Abrams Chasins, ‘Speaking of Pianists’ (New York: Knopf, 1967)

Slow practice is often the only way to tackle tricky or rapid passage work, awkward chord progressions, or uncomfortable fingering; it is also the best way to become really intimate with a piece of music, to understand the composer’s intentions and to examine all the details and architecture of the work. Listen to Murray Perahia or Glenn Gould playing Bach and you can hear from the way the music is played that these pianists (and they are not alone) have taken the time to understand the music intimately, not just the big gestures but all the interior structures, textures and colours as well.
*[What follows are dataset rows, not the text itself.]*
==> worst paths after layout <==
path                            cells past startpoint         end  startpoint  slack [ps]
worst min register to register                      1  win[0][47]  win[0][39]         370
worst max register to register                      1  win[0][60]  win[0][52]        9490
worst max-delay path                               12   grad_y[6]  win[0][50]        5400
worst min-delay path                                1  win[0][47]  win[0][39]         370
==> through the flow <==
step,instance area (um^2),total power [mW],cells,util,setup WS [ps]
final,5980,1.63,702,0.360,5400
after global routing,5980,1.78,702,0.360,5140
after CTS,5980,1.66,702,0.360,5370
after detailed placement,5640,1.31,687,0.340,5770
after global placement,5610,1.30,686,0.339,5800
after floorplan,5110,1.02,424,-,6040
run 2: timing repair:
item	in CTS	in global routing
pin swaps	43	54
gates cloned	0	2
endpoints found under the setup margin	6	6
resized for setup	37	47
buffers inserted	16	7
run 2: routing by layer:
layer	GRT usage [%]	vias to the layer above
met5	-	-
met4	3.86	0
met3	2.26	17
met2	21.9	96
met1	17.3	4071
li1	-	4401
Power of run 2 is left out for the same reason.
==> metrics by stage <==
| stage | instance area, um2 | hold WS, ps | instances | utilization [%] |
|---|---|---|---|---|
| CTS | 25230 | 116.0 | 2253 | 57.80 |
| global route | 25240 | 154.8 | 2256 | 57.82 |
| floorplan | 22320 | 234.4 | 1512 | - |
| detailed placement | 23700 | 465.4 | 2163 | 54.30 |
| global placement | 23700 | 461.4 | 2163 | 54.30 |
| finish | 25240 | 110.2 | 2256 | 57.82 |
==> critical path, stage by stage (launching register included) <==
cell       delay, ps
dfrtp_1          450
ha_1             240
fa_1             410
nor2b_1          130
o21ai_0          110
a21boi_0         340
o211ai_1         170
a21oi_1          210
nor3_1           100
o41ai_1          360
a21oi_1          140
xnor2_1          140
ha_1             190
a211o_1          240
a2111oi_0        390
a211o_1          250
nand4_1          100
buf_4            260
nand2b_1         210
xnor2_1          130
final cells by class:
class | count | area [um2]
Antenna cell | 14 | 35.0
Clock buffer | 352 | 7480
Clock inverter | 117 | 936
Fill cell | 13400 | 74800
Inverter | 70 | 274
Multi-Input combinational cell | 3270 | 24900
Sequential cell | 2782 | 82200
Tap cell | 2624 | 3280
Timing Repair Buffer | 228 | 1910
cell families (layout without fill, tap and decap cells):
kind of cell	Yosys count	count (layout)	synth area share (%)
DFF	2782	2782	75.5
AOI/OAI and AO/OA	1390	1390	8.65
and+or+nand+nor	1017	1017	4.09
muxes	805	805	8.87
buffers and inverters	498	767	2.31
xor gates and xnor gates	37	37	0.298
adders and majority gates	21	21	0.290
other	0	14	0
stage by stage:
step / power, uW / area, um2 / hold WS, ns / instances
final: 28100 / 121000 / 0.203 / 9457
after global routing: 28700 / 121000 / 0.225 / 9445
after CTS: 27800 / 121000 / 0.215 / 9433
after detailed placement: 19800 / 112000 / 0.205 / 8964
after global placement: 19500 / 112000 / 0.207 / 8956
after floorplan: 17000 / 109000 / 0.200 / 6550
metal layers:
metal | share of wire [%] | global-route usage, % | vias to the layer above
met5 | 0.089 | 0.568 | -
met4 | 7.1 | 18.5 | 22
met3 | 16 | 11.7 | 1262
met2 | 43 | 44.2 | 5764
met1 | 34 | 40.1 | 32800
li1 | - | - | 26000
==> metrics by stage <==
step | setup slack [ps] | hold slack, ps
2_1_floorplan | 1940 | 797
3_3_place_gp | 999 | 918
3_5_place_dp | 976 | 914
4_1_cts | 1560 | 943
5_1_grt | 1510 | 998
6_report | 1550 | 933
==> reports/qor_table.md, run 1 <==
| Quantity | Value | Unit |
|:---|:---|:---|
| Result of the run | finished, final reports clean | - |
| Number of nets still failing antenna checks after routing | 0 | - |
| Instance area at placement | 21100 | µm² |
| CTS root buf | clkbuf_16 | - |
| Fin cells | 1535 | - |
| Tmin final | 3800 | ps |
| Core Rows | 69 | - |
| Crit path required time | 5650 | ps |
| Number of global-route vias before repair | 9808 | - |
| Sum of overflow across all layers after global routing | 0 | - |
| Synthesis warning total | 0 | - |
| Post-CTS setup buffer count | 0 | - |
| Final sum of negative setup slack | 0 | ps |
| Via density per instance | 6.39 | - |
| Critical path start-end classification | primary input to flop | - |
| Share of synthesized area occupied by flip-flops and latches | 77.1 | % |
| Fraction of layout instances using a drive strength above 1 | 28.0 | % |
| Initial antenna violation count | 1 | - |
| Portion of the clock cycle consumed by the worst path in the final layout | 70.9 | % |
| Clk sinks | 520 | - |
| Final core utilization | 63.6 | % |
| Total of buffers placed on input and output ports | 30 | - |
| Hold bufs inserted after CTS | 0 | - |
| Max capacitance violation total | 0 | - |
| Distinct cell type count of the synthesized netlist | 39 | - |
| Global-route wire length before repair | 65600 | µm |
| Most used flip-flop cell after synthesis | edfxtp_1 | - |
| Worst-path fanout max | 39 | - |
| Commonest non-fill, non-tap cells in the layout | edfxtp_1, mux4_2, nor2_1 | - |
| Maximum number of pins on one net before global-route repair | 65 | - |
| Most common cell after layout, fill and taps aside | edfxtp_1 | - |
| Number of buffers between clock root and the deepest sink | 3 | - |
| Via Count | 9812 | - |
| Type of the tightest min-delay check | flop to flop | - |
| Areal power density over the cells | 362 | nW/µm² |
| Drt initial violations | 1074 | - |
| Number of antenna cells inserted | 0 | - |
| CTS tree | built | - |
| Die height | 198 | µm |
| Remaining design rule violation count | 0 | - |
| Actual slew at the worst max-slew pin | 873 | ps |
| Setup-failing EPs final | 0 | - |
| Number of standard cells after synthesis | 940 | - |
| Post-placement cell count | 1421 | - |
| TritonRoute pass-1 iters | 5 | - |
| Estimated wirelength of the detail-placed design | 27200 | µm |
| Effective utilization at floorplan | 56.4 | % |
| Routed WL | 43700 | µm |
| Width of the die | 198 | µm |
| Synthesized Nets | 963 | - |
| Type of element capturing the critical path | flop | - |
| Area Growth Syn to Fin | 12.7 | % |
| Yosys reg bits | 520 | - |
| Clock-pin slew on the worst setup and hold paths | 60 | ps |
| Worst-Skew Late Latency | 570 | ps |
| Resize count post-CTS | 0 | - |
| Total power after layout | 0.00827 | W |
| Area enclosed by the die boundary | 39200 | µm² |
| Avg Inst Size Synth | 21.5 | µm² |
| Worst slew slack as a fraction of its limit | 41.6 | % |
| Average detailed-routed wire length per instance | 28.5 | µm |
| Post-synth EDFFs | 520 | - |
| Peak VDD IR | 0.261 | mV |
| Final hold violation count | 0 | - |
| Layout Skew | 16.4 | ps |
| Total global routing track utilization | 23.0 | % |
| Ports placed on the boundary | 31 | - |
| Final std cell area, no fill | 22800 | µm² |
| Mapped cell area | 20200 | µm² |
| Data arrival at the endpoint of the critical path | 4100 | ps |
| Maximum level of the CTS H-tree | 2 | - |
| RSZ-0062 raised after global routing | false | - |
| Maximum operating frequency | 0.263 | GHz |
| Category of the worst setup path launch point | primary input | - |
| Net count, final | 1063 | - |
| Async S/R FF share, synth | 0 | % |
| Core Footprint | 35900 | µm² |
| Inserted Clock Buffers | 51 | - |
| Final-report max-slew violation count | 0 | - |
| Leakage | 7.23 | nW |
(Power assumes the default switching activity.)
**src/design/qse_pkg.sv**
```systemverilog
// qse_pkg: shared constants for the quicksort engine
`timescale 1ns / 1ps
`default_nettype none
package qse_pkg;

  localparam int MAX_ITEMS_DEF = 64;
  localparam int KEY_WIDTH_DEF = 32;

endpackage
`default_nettype wire

```
**src/design/qse_in_if.sv**
```systemverilog
// qse_in_if: key load channel of the quicksort engine
`timescale 1ns / 1ps
`default_nettype none
interface qse_in_if #(
  parameter int KEY_WIDTH = qse_pkg::KEY_WIDTH_DEF
);
  logic                        valid;
  logic                        ready;
  logic signed [KEY_WIDTH-1:0] key_in;
  logic                        last_in;

  modport source (output valid, output key_in, output last_in, input ready);
  modport sink (input valid, input key_in, input last_in, output ready);
endinterface
`default_nettype wire

```
**src/design/qse_out_if.sv**
```systemverilog
// qse_out_if: sorted key channel of the quicksort engine
`timescale 1ns / 1ps
`default_nettype none
interface qse_out_if #(
  parameter int KEY_WIDTH = qse_pkg::KEY_WIDTH_DEF
);
  logic                        valid;
  logic                        ready;
  logic signed [KEY_WIDTH-1:0] key_out;
  logic                        last_out;
  logic                        overflowed;

  modport source (output valid, output key_out, output last_out, output overflowed, input ready);
  modport sink (input valid, input key_out, input last_out, input overflowed, output ready);
endinterface
`default_nettype wire

```
**src/design/quicksort_engine.sv**
```systemverilog
// Keys arrive one per request on in_ch and are stored until the request marked last; keys beyond
// MAX_ITEMS are dropped and every result of that run then carries overflowed. The stored set is
// sorted in place (quicksort, last element of each range as pivot, ranges kept on an explicit
// stack memory) and streamed out on out_ch, last_out on the final key. cfg_wdata set to 1 sorts
// descending; write it only while the engine is idle. Loading accepts one key per cycle. In a
// partition each element is read from the key store, compared with the pivot and, when it
// goes left, swapped with two writes through the single write port; the scan waits on the
// registered read of the key store. Each range is popped from the stack, its pivot read and
// scanned; the pivot is then written into place and sub-ranges of two or more keys pushed.
// Each sorted key is read from the store and held on out_ch until it is taken. No new key is
// taken while a run is sorting or emitting.
`timescale 1ns / 1ps
`default_nettype none
module quicksort_engine #(
  parameter int MAX_ITEMS = qse_pkg::MAX_ITEMS_DEF,
  parameter int KEY_WIDTH = qse_pkg::KEY_WIDTH_DEF
) (
  input  wire logic clk,
  input  wire logic rst_n,
  qse_in_if.sink    in_ch,
  qse_out_if.source out_ch,
  input  wire logic cfg_we,
  input  wire logic cfg_wdata
);

  localparam int AW  = $clog2(MAX_ITEMS);
  localparam int CW  = $clog2(MAX_ITEMS + 1);
  localparam int SD  = MAX_ITEMS / 2;
  localparam int SAW = (SD > 1) ? $clog2(SD) : 1;
  localparam int SPW = $clog2(SD + 1);

  typedef enum logic [3:0] {
    S_LOAD,
    S_START,
    S_POP,
    S_POP_W,
    S_PIVOT,
    S_SCAN_RD,
    S_SCAN_CMP,
    S_SCAN_SWAP,
    S_FIN_RD,
    S_FIN_W1,
    S_FIN_W2,
    S_PUSH_R,
    S_EMIT_RD,
    S_EMIT_LD,
    S_EMIT_HOLD
  } state_t;

  typedef struct packed {
    logic [AW-1:0] lo;
    logic [AW-1:0] hi;
  } range_t;

  state_t                state_r, state_nxt;
  logic [CW-1:0]         count_r, count_nxt;
  logic                  ovf_r, ovf_nxt;
  logic [SPW-1:0]        sp_r, sp_nxt;
  logic [AW-1:0]         lo_r, lo_nxt;
  logic [AW-1:0]         hi_r, hi_nxt;
  logic [AW-1:0]         i_r, i_nxt;
  logic [AW-1:0]         pos_r, pos_nxt;
  logic [AW-1:0]         e_r, e_nxt;
  logic [KEY_WIDTH-1:0]  pivot_r, pivot_nxt;
  logic [KEY_WIDTH-1:0]  tmp_r, tmp_nxt;
  logic                  order_r;
  logic                  out_valid_r, out_valid_nxt;
  logic [KEY_WIDTH-1:0]  out_key_r, out_key_nxt;
  logic                  out_last_r, out_last_nxt;
  logic                  out_ovf_r, out_ovf_nxt;

  // key store: one write port, two registered read ports
  logic [KEY_WIDTH-1:0]  key_mem [MAX_ITEMS];
  logic                  km_we;
  logic [AW-1:0]         km_waddr;
  logic [KEY_WIDTH-1:0]  km_wdata;
  logic [AW-1:0]         km_ra, km_rb;
  logic [KEY_WIDTH-1:0]  km_rda_r, km_rdb_r;

  // range stack
  range_t                stk_mem [SD];
  logic                  sk_we;
  logic [SAW-1:0]        sk_waddr;
  range_t                sk_wdata;
  logic [SAW-1:0]        sk_raddr;
  range_t                sk_rdata_r;

  logic                  in_acc;
  logic                  goes_left;
  logic                  scan_done;
  logic [AW:0]           lo_plus1, pos_plus1;

  assign in_acc    = in_ch.valid && in_ch.ready;
  assign goes_left = order_r ? ($signed(km_rda_r) >= $signed(pivot_r))
                             : ($signed(km_rda_r) <= $signed(pivot_r));
  assign scan_done = ((i_r + AW'(1)) == hi_r);
  assign lo_plus1  = {1'b0, lo_r} + (AW+1)'(1);
  assign pos_plus1 = {1'b0, pos_r} + (AW+1)'(1);

  assign in_ch.ready       = (state_r == S_LOAD);
  assign out_ch.valid      = out_valid_r;
  assign out_ch.key_out    = out_key_r;
  assign out_ch.last_out   = out_last_r;
  assign out_ch.overflowed = out_ovf_r;

  always_comb begin
    state_nxt     = state_r;
    count_nxt     = count_r;
    ovf_nxt       = ovf_r;
    sp_nxt        = sp_r;
    lo_nxt        = lo_r;
    hi_nxt        = hi_r;
    i_nxt         = i_r;
    pos_nxt       = pos_r;
    e_nxt         = e_r;
    pivot_nxt     = pivot_r;
    tmp_nxt       = tmp_r;
    out_valid_nxt = out_valid_r;
    out_key_nxt   = out_key_r;
    out_last_nxt  = out_last_r;
    out_ovf_nxt   = out_ovf_r;
    km_we         = 1'b0;
    km_waddr      = pos_r;
    km_wdata      = km_rda_r;
    km_ra         = i_r;
    km_rb         = pos_r;
    sk_we         = 1'b0;
    sk_waddr      = sp_r[SAW-1:0];
    sk_wdata      = '{lo: lo_r, hi: hi_r};
    sk_raddr      = SAW'(sp_r - SPW'(1));

    unique case (state_r)
      S_LOAD: begin
        if (in_acc) begin
          if (count_r < CW'(MAX_ITEMS)) begin
            km_we     = 1'b1;
            km_waddr  = count_r[AW-1:0];
            km_wdata  = in_ch.key_in;
            count_nxt = count_r + CW'(1);
          end else begin
            ovf_nxt = 1'b1;
          end
          if (in_ch.last_in) begin
            state_nxt = S_START;
          end
        end
      end
      S_START: begin
        if (count_r < CW'(2)) begin
          e_nxt     = '0;
          state_nxt = S_EMIT_RD;
        end else begin
          sk_we     = 1'b1;
          sk_waddr  = '0;
          sk_wdata  = '{lo: '0, hi: AW'(count_r - CW'(1))};
          sp_nxt    = SPW'(1);
          state_nxt = S_POP;
        end
      end
      S_POP: begin
        if (sp_r == '0) begin
          e_nxt     = '0;
          state_nxt = S_EMIT_RD;
        end else begin
          sp_nxt    = sp_r - SPW'(1);
          state_nxt = S_POP_W;
        end
      end
      S_POP_W: begin
        lo_nxt    = sk_rdata_r.lo;
        hi_nxt    = sk_rdata_r.hi;
        i_nxt     = sk_rdata_r.lo;
        pos_nxt   = sk_rdata_r.lo;
        km_ra     = sk_rdata_r.hi;
        state_nxt = S_PIVOT;
      end
      S_PIVOT: begin
        pivot_nxt = km_rda_r;
        state_nxt = S_SCAN_RD;
      end
      S_SCAN_RD: begin
        state_nxt = S_SCAN_CMP;
      end
      S_SCAN_CMP: begin
        if (goes_left) begin
          // first half of the swap: element i moves to pos
          km_we     = 1'b1;
          km_waddr  = pos_r;
          km_wdata  = km_rda_r;
          tmp_nxt   = km_rdb_r;
          state_nxt = S_SCAN_SWAP;
        end else if (scan_done) begin
          state_nxt = S_FIN_RD;
        end else begin
          i_nxt     = i_r + AW'(1);
          state_nxt = S_SCAN_RD;
        end
      end
      S_SCAN_SWAP: begin
        km_we    = 1'b1;
        km_waddr = i_r;
        km_wdata = tmp_r;
        pos_nxt  = pos_r + AW'(1);
        if (scan_done) begin
          state_nxt = S_FIN_RD;
        end else begin
          i_nxt     = i_r + AW'(1);
          state_nxt = S_SCAN_RD;
        end
      end
      S_FIN_RD: begin
        state_nxt = S_FIN_W1;
      end
      S_FIN_W1: begin
        km_we     = 1'b1;
        km_waddr  = hi_r;
        km_wdata  = km_rdb_r;
        state_nxt = S_FIN_W2;
      end
      S_FIN_W2: begin
        km_we    = 1'b1;
        km_waddr = pos_r;
        km_wdata = pivot_r;
        if ({1'b0, pos_r} > lo_plus1) begin
          sk_we    = 1'b1;
          sk_wdata = '{lo: lo_r, hi: pos_r - AW'(1)};
          sp_nxt   = sp_r + SPW'(1);
        end
        state_nxt = S_PUSH_R;
      end
      S_PUSH_R: begin
        if (pos_plus1 < {1'b0, hi_r}) begin
          sk_we    = 1'b1;
          sk_wdata = '{lo: pos_r + AW'(1), hi: hi_r};
          sp_nxt   = sp_r + SPW'(1);
        end
        state_nxt = S_POP;
      end
      S_EMIT_RD: begin
        km_ra     = e_r;
        state_nxt = S_EMIT_LD;
      end
      S_EMIT_LD: begin
        out_valid_nxt = 1'b1;
        out_key_nxt   = km_rda_r;
        out_last_nxt  = (CW'(e_r) == (count_r - CW'(1)));
        out_ovf_nxt   = ovf_r;
        state_nxt     = S_EMIT_HOLD;
      end
      S_EMIT_HOLD: begin
        // prefetch the next key so that S_EMIT_LD can load it as soon as the request is taken
        km_ra = e_r + AW'(1);
        if (out_ch.ready) begin
          out_valid_nxt = 1'b0;
          if (out_last_r) begin
            count_nxt = '0;
            ovf_nxt   = 1'b0;
            sp_nxt    = '0;
            state_nxt = S_LOAD;
          end else begin
            e_nxt     = e_r + AW'(1);
            state_nxt = S_EMIT_LD;
          end
        end
      end
      default: begin
        state_nxt = S_LOAD;
      end
    endcase
  end

  always_ff @(posedge clk) begin
    if (!rst_n) begin
      state_r     <= S_LOAD;
      count_r     <= '0;
      ovf_r       <= 1'b0;
      sp_r        <= '0;
      order_r     <= 1'b0;
      out_valid_r <= 1'b0;
    end else begin
      state_r     <= state_nxt;
      count_r     <= count_nxt;
      ovf_r       <= ovf_nxt;
      sp_r        <= sp_nxt;
      out_valid_r <= out_valid_nxt;
      if (cfg_we) begin
        order_r <= cfg_wdata;
      end
    end
    lo_r      <= lo_nxt;
    hi_r      <= hi_nxt;
    i_r       <= i_nxt;
    pos_r     <= pos_nxt;
    e_r       <= e_nxt;
    pivot_r   <= pivot_nxt;
    tmp_r     <= tmp_nxt;
    out_key_r <= out_key_nxt;
    out_last_r <= out_last_nxt;
    out_ovf_r <= out_ovf_nxt;
  end

  always_ff @(posedge clk) begin
    if (km_we) begin
      key_mem[km_waddr] <= km_wdata;
    end
    km_rda_r <= key_mem[km_ra];
    km_rdb_r <= key_mem[km_rb];
  end

  always_ff @(posedge clk) begin
    if (sk_we) begin
      stk_mem[sk_waddr] <= sk_wdata;
    end
    sk_rdata_r <= stk_mem[sk_raddr];
  end

  a_out_only_hold: assert property (@(posedge clk) disable iff (!rst_n)
    out_valid_r |-> (state_r == S_EMIT_HOLD))
    else $error("result shown outside the emit hold state");

  a_stack_bound: assert property (@(posedge clk) disable iff (!rst_n)
    sp_r <= SPW'(SD))
    else $error("range stack overrun");

  a_scan_order: assert property (@(posedge clk) disable iff (!rst_n)
    (state_r == S_SCAN_RD || state_r == S_SCAN_CMP || state_r == S_SCAN_SWAP)
      |-> (lo_r <= pos_r && pos_r <= i_r && i_r < hi_r))
    else $error("partition indices out of order");

  a_run_clears: assert property (@(posedge clk) disable iff (!rst_n)
    (out_ch.valid && out_ch.ready && out_ch.last_out)
      |=> (count_r == '0 && !ovf_r && state_r == S_LOAD))
    else $error("run state not cleared after final result");

  a_count_bound: assert property (@(posedge clk) disable iff (!rst_n)
    count_r <= CW'(MAX_ITEMS))
    else $error("key count beyond store depth");

endmodule
`default_nettype wire

```
**src/flat_wrapper.sv**
```systemverilog
// flat-port wrapper written by rule: the top's interface ports become plain ports
module quicksort_engine_flat 
#(
  parameter int MAX_ITEMS = qse_pkg::MAX_ITEMS_DEF,
  parameter int KEY_WIDTH = qse_pkg::KEY_WIDTH_DEF
)
  (clk, rst_n, cfg_we, cfg_wdata, in_ch_valid, in_ch_key_in, in_ch_last_in, in_ch_ready, out_ch_valid, out_ch_key_out, out_ch_last_out, out_ch_overflowed, out_ch_ready);
  qse_in_if #(.KEY_WIDTH(KEY_WIDTH)) in_ch_i ();
  qse_out_if #(.KEY_WIDTH(KEY_WIDTH)) out_ch_i ();
  input  wire logic clk;
  input  wire logic rst_n;
  input  wire logic cfg_we;
  input  wire logic cfg_wdata;
  input wire logic [$bits(in_ch_i.valid)-1:0] in_ch_valid;
  input wire logic [$bits(in_ch_i.key_in)-1:0] in_ch_key_in;
  input wire logic [$bits(in_ch_i.last_in)-1:0] in_ch_last_in;
  output wire logic [$bits(in_ch_i.ready)-1:0] in_ch_ready;
  output wire logic [$bits(out_ch_i.valid)-1:0] out_ch_valid;
  output wire logic [$bits(out_ch_i.key_out)-1:0] out_ch_key_out;
  output wire logic [$bits(out_ch_i.last_out)-1:0] out_ch_last_out;
  output wire logic [$bits(out_ch_i.overflowed)-1:0] out_ch_overflowed;
  input wire logic [$bits(out_ch_i.ready)-1:0] out_ch_ready;
  assign in_ch_i.valid = in_ch_valid;
  assign in_ch_i.key_in = in_ch_key_in;
  assign in_ch_i.last_in = in_ch_last_in;
  assign in_ch_ready = in_ch_i.ready;
  assign out_ch_valid = out_ch_i.valid;
  assign out_ch_key_out = out_ch_i.key_out;
  assign out_ch_last_out = out_ch_i.last_out;
  assign out_ch_overflowed = out_ch_i.overflowed;
  assign out_ch_i.ready = out_ch_ready;
  quicksort_engine #(.MAX_ITEMS(MAX_ITEMS), .KEY_WIDTH(KEY_WIDTH)) u_core (.clk(clk), .rst_n(rst_n), .in_ch(in_ch_i), .out_ch(out_ch_i), .cfg_we(cfg_we), .cfg_wdata(cfg_wdata));
endmodule
```
**config.mk**
```make
export PLATFORM = sky130hd
export DESIGN_NAME = quicksort_engine_flat
export DESIGN_NICKNAME = d
export VERILOG_FILES = /design/src/design/qse_pkg.sv /design/src/design/qse_in_if.sv /design/src/design/qse_out_if.sv /design/src/design/quicksort_engine.sv /design/src/flat_wrapper.sv
export SDC_FILE = /design/constraint.sdc
export NUM_CORES = 2
export LEC_CHECK = 0
export BUFFER_PORTS_ARGS = -buffer_cell sky130_fd_sc_hd__buf_4
export CAP_MARGIN = 20
export CORE_MARGIN = 2
export CORE_UTILIZATION = 30
export CTS_CLUSTER_DIAMETER = 60
export DETAILED_ROUTE_END_ITERATION = 7
export PLACE_DENSITY = 0.45
export SYNTH_ARGS = -nofsm -noshare
export SYNTH_HDL_FRONTEND = slang
export SYNTH_SLANG_ARGS = --single-unit
export TNS_END_PERCENT = 5
```
**constraint.sdc**
```tcl
create_clock -name clk -period 4.7 [get_ports clk]
set_input_delay 0.235 -clock clk [delete_from_list [all_inputs] [get_ports clk]]
set_output_delay 0.235 -clock clk [all_outputs]
set_load 0.005 [all_outputs]
```
---- Word level (Yosys, flattened, before mapping) ----
Memories as Yosys holds them, arrays and structs flattened. A register that Yosys moved wholly into a read port is not among the register bits.
Cells that the tools add are included.
word-level totals
  bits in read-only memories .............. 0
  bits in latches ......................... 0
  input port bits ......................... 39
  bits in writable memories ............... 2,432
  register bits ........................... 148
  memories kept ........................... 2
memory list
  memory          words  bits a word  read ports  clocked after Yosys merged registers in  write ports  RTL line                RTL
  u_core.key_mem  64     32           2           2                                        1            quicksort_engine.sv:73  logic [KEY_WIDTH-1:0] key_mem [MAX_ITEMS];
  u_core.stk_mem  32     12           1           1                                        1            quicksort_engine.sv:81  range_t stk_mem [SD];
operators by class
  multiply operators ...................... 0
  shifts and indexed selects .............. 0
  $add $sub $neg .......................... 10
  muxes and demuxes ....................... 63
  reductions and logical operators ........ 18
  eq/ne operators ......................... 30
  bitwise operators ....................... 0
  magnitude comparators ................... 6
  divide/modulo/power cells ............... 0
operators by type and width
  kind                                                                     number
  32-bit one-hot mux with 4 select lines                                   1
  6-bit 2-to-1 mux                                                         15
  6-bit one-hot mux with 3 select lines                                    4
  32-bit 2-to-1 mux                                                        2
  4-bit one-hot mux with 15 select lines                                   1
  12-bit one-hot mux with 3 select lines                                   1
  32-bit >= comparator                                                     1
  32-bit less-or-equal comparator                                          1
  4-bit 2-to-1 mux                                                         8
  6-bit one-hot mux with 5 select lines                                    1
  4-bit == test, second input constant                                     7
  7-bit 2-to-1 mux                                                         4
  6-bit by 1-bit adder with 6-bit output, second input constant            4
  12-bit 2-to-1 mux                                                        2
  2-bit inequality test, second input constant                             9
  4-bit by 3-bit == test with 1-bit output, second input constant          4
  1-bit 2-to-1 mux                                                         16
  5-bit AND reduction                                                      3
  6-bit by 1-bit adder with 7-bit output, second input constant            2
  7-bit one-hot mux with 2 select lines                                    1
  6-bit one-hot mux with 2 select lines                                    1
  6-bit by 1-bit subtractor with 6-bit output, second input constant       2
  5-bit 2-to-1 mux                                                         2
  2-bit by 1-bit inequality test with 1-bit output, second input constant  5
  other kinds (22)                                                         30

---- Longest topological paths before layout ----
  depth after elaboration ................. 6
  depth in mapped cells ................... 17
  depth with buffers taken out ............ 11

---- Least setup slack after synthesis ----
Ideal clock, no wire load.
  kind .................................... reg-to-reg
  start ................................... register u_core.pos_r[0], in the netlist u_core.km_rb[0]
  end ..................................... memory u_core.stk_mem[0][9] in the netlist's numbering (data pin)
  stages on the path, launching flop included .. 17
  period minus slack after synthesis ...... 5.125 ns
  data arrival time ....................... 4.670 ns
  required time ........................... 4.246 ns
  slack ................................... -0.425 ns
  path buffers ............................ 6
  path through ............................ edfxtp_1 > buf_4 > buf_4 > buf_2 > buf_2 > buf_2 > inv_1 > ha_1 > ha_1 > a21boi_0 > o21a_1 > o21ai_0 > nand2b_1 > a31oi_1 > nand4_1 > clkbuf_1 > o21ai_0
RTL lines
  item                    RTL line                 RTL
  start, declared         quicksort_engine.sv:62   logic [AW-1:0] pos_r, pos_nxt;
  start signal, assigned  quicksort_engine.sv:293  pos_r <= pos_nxt;
  end, declared           quicksort_engine.sv:81

---- Final worst setup path ----
  start ................................... register u_core.state_r[2]
  end ..................................... register u_core.km_rda_r[2] (read register of u_core.key_mem)
on the way
  word-level cells in the longest chain between the ends .. 2
ends and longest elaborated chain
  item                                                                       RTL line                 RTL
  start, declared                                                            quicksort_engine.sv:55   state_t state_r, state_nxt;
  start signal, assigned                                                     quicksort_engine.sv:281  state_r <= state_nxt;
  4-bit == test or 4-bit by 2-bit == test with 1-bit output (tied branches)  quicksort_engine.sv:132  unique case (state_r)
  6-bit one-hot mux with 3 select lines *                                    quicksort_engine.sv:132
  end, declared                                                              quicksort_engine.sv:78   logic [KEY_WIDTH-1:0] km_rda_r, km_rdb_r;
Mark *: on every way between the ends. The rest lies on a longest branch, timed or not.
A chain may end at the register's enable or synchronous reset.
Bach: Toccata from Partita No. 6 in E Minor, BWV 830 (Murray Perahia)
Some years ago, when learning the trickier parts of the Toccata from Bach’s Partita No. 6, my then teacher suggested playing it “in the manner of a Chopin Nocturne” – i.e. slowly and mostly quietly. I was amazed at the difference this made, not just to the sound but also to the feel of the music under the fingers: my hands and arms were instantly more relaxed, more languid (but no less alert), as Bach’s Baroque arabesques were transposed to a 19th-century Parisian salon. Bach is always beautiful, but played like this, it was really beautiful, with every line and voice of the four-part fugue clearly defined, which later allowed me to balance the different voices.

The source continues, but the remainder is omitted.